Critique littéraire, billets d'humeur, entretiens avec des auteurs...
Dans un numéro récent du « Monde », Nathalie Azoulai s’interrogeait : « Et si le roman, c’était fini ? » Elle-même est l’auteure, entre autres, d’un livre intitulé Titus n’aimait pas Bérénice (P.O.L 2015, voir ici), très réussi dans sa partie roman biographique mais beaucoup moins dans sa partie roman tout court. Cela expliquerait-il ses doutes ? On ne veut pas le penser. Quoi qu’il en soit, elle constate que « certaines formes artistiques se périment », et se demande si ce n’est pas le cas du genre apparemment dominant aujourd’hui.
Roman de l’Histoire et histoire du roman
Évidemment, on peut craindre que ce soit plutôt la littérature en tant que telle qui, tout en paraissant se survivre, soit menacée de disparaître — et pas, comme on le croyait dans les années 1970, sous les coups de l’avant-garde… Mais passons, pour l’instant, elle est encore un peu là, et ma thèse, souvent répétée sur les pages de ce blog, est inverse de celle de Nathalie Azoulai : le roman, me semble-t-il, engloutit tout, au point de se déformer à en devenir parfois méconnaissable. Si bien qu’avec ma thèse inverse j’aboutis peut-être en fin de compte à la même conclusion que celle que je n’oserais pas nommer ma jeune consœur.
Tout veut devenir roman : la biographie, l’essai, l’Histoire… Attention, je ne parle pas du roman historique, présent dès les origines du genre, La Princesse de Clèves l’atteste. Ni du roman de l’individu en proie à l’Histoire, cher à Lukacs, et que Stendhal, Flaubert ou Tolstoï ont suffisamment illustré. Je ne parle pas de ce qui est d’abord et fondamentalement roman. Je parle de ces textes où l’essai historique éprouve le besoin de s’inscrire dans une forme romanesque. Comment les nommer ? Faudrait-il parler d’Histoire romancée ? Ce serait un peu dépréciatif. Or, dans ce domaine aussi, il y a des réussites et des échecs. Cette rentrée en offre deux exemples, par hasard chez le même éditeur. Oscar Lalo, dans La Race des orphelins, voulait parler des Lebensborn, ces pouponnières instituées en secret par les nazis, où des Aryens des deux sexes, dûment sélectionnés, devaient concevoir de futurs hommes et femmes nouveaux. L’auteur propose une compilation de ses lectures sur le sujet, vaguement déguisée en récit de la vie d’une certaine Hildegard Müller, censée être née dans un tel lieu.
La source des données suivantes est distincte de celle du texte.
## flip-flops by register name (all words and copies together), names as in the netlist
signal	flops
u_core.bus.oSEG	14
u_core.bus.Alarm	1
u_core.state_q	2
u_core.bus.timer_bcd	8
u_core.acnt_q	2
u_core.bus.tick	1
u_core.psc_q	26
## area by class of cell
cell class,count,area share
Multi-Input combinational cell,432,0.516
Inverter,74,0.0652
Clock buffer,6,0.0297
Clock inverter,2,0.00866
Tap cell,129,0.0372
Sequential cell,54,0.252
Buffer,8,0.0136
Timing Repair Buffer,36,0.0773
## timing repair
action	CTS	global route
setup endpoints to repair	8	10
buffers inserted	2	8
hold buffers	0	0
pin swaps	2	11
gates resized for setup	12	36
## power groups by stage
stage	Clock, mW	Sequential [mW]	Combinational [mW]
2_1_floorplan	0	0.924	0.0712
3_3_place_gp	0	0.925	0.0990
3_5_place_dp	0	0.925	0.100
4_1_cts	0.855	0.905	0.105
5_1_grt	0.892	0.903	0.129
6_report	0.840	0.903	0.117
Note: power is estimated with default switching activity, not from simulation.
### src/rtl/operand_recover.sv
// Recovers operand a = sum - b from a (W+1)-bit adder result, C bits per cycle.
// Define OPERAND_RECOVER_SAT_EN to clamp a on underflow/overflow instead of wrapping.
module operand_recover #(
    parameter int unsigned DATA_WIDTH  = 8,
    parameter int unsigned CHUNK_WIDTH = 2
) (
    input  logic                  clk,
    input  logic                  rst_n,
    input  logic                  in_valid,
    output logic                  in_ready,
    input  logic [DATA_WIDTH:0]   sum,
    input  logic [DATA_WIDTH-1:0] b,
    output logic                  out_valid,
    input  logic                  out_ready,
    output logic [DATA_WIDTH-1:0] a,
    output logic                  err,
    output logic                  busy
);

    localparam int unsigned W      = DATA_WIDTH;
    localparam int unsigned C      = CHUNK_WIDTH;
    localparam int unsigned N      = W / C;
    localparam int unsigned IDX_W  = (N > 1) ? $clog2(N) : 1;

    typedef enum logic [1:0] {
        IDLE = 2'd0,
        CALC = 2'd1,
        DONE = 2'd2
    } state_t;

    state_t         state;
    logic [W:0]     sum_q;
    logic [W-1:0]   b_q;
    logic [W-1:0]   diff_q;
    logic [IDX_W-1:0] idx;
    logic           borrow;

    logic [C:0]     wide_c;
    logic [W-1:0]   res_c;
    logic           bout_c;
    logic           top_c;
    logic           underflow_c;
    logic           overflow_c;
    logic           err_c;
    logic [W-1:0]   a_next_c;

    // One chunk of the borrow-chained subtraction plus the final top-bit decode
    always_comb begin
        wide_c      = {1'b0, sum_q[idx*C +: C]} - {1'b0, b_q[idx*C +: C]} - (C+1)'(borrow);
        bout_c      = wide_c[C];
        res_c       = diff_q;
        res_c[idx*C +: C] = wide_c[C-1:0];
        top_c       = sum_q[W] ^ bout_c;
        underflow_c = ~sum_q[W] & bout_c;
        overflow_c  = top_c & ~underflow_c;
        err_c       = underflow_c | overflow_c;
`ifdef OPERAND_RECOVER_SAT_EN
        if (underflow_c)
            a_next_c = '0;
        else if (overflow_c)
            a_next_c = '1;
        else
            a_next_c = res_c;
`else
        a_next_c = res_c;
`endif
    end

    always_ff @(posedge clk or negedge rst_n) begin
        if (!rst_n) begin
            state     <= IDLE;
            sum_q     <= '0;
            b_q       <= '0;
            diff_q    <= '0;
            idx       <= '0;
            borrow    <= 1'b0;
            a         <= '0;
            err       <= 1'b0;
            out_valid <= 1'b0;
            in_ready  <= 1'b1;
            busy      <= 1'b0;
        end else begin
            case (state)
                IDLE: begin
                    if (in_valid) begin
                        sum_q    <= sum;
                        b_q      <= b;
                        idx      <= '0;
                        borrow   <= 1'b0;
                        state    <= CALC;
                        in_ready <= 1'b0;
                        busy     <= 1'b1;
                    end
                end
                CALC: begin
                    diff_q <= res_c;
                    borrow <= bout_c;
                    idx    <= idx + IDX_W'(1);
                    if (idx == IDX_W'(N - 1)) begin
                        a         <= a_next_c;
                        err       <= err_c;
                        out_valid <= 1'b1;
                        state     <= DONE;
                    end
                end
                DONE: begin
                    // a/err keep the last result after the handshake
                    if (out_ready) begin
                        out_valid <= 1'b0;
                        state     <= IDLE;
                        in_ready  <= 1'b1;
                        busy      <= 1'b0;
                    end
                end
                default: begin
                    state     <= IDLE;
                    out_valid <= 1'b0;
                    in_ready  <= 1'b1;
                    busy      <= 1'b0;
                end
            endcase
        end
    end

endmodule
File: config.mk
export PLATFORM = sky130hd
export DESIGN_NAME = asc_scan_chain_driver
export DESIGN_NICKNAME = d
export VERILOG_FILES = /design/src/rtl/asc_scan_chain_driver.sv
export SDC_FILE = /design/constraint.sdc
export NUM_CORES = 1
export LEC_CHECK = 0
export ABC_AREA = 0
export CAP_MARGIN = 10
export CORE_UTILIZATION = 55
export CTS_CLUSTER_SIZE = 28
export DETAILED_ROUTE_END_ITERATION = 16
export GPL_TIMING_DRIVEN = 0
export PLACE_DENSITY = 0.73
export SLEW_MARGIN = 30
export SYNTH_ARGS = -nofsm -noshare
export SYNTH_HDL_FRONTEND = slang
export SYNTH_SLANG_ARGS = --single-unit
File: constraint.sdc
create_clock -name clk -period 4.4 [get_ports clk]
set_input_delay 0.88 -clock clk [delete_from_list [all_inputs] [get_ports clk]]
set_output_delay 0.88 -clock clk [all_outputs]
set_load 0.01 [all_outputs]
L’équilibre est rompu : on a basculé du côté de l’ouvrage historique, en même temps, ce n’en est pas un, personne n’est content.
Figures
Avec L’Heure des spécialistes, de Barbara Zoeke, c’est tout autre chose. On est toujours chez les nazis, mais il est ici question du programme baptisé un temps par eux Aktion T4 : l’élimination des malades et des handicapés, considérés comme inutiles au Reich en guerre. Les annexes nous montrent bien qu’il s’agit du type d’ouvrage dont nous parlons : notes (certaines indispensables, d’autres qui laissent rêveur : qu’était-ce que la SS ? qu’est le monoxyde de carbone ?...) ; remerciements, en tête desquels l’auteure déclare sans faux-fuyants : « Quand on écrit un roman sur l’histoire contemporaine, on est redevable à tous les historiens et chercheurs qui ont scientifiquement traité les thèmes abordés et dont on s’est nourri pour sa propre production ».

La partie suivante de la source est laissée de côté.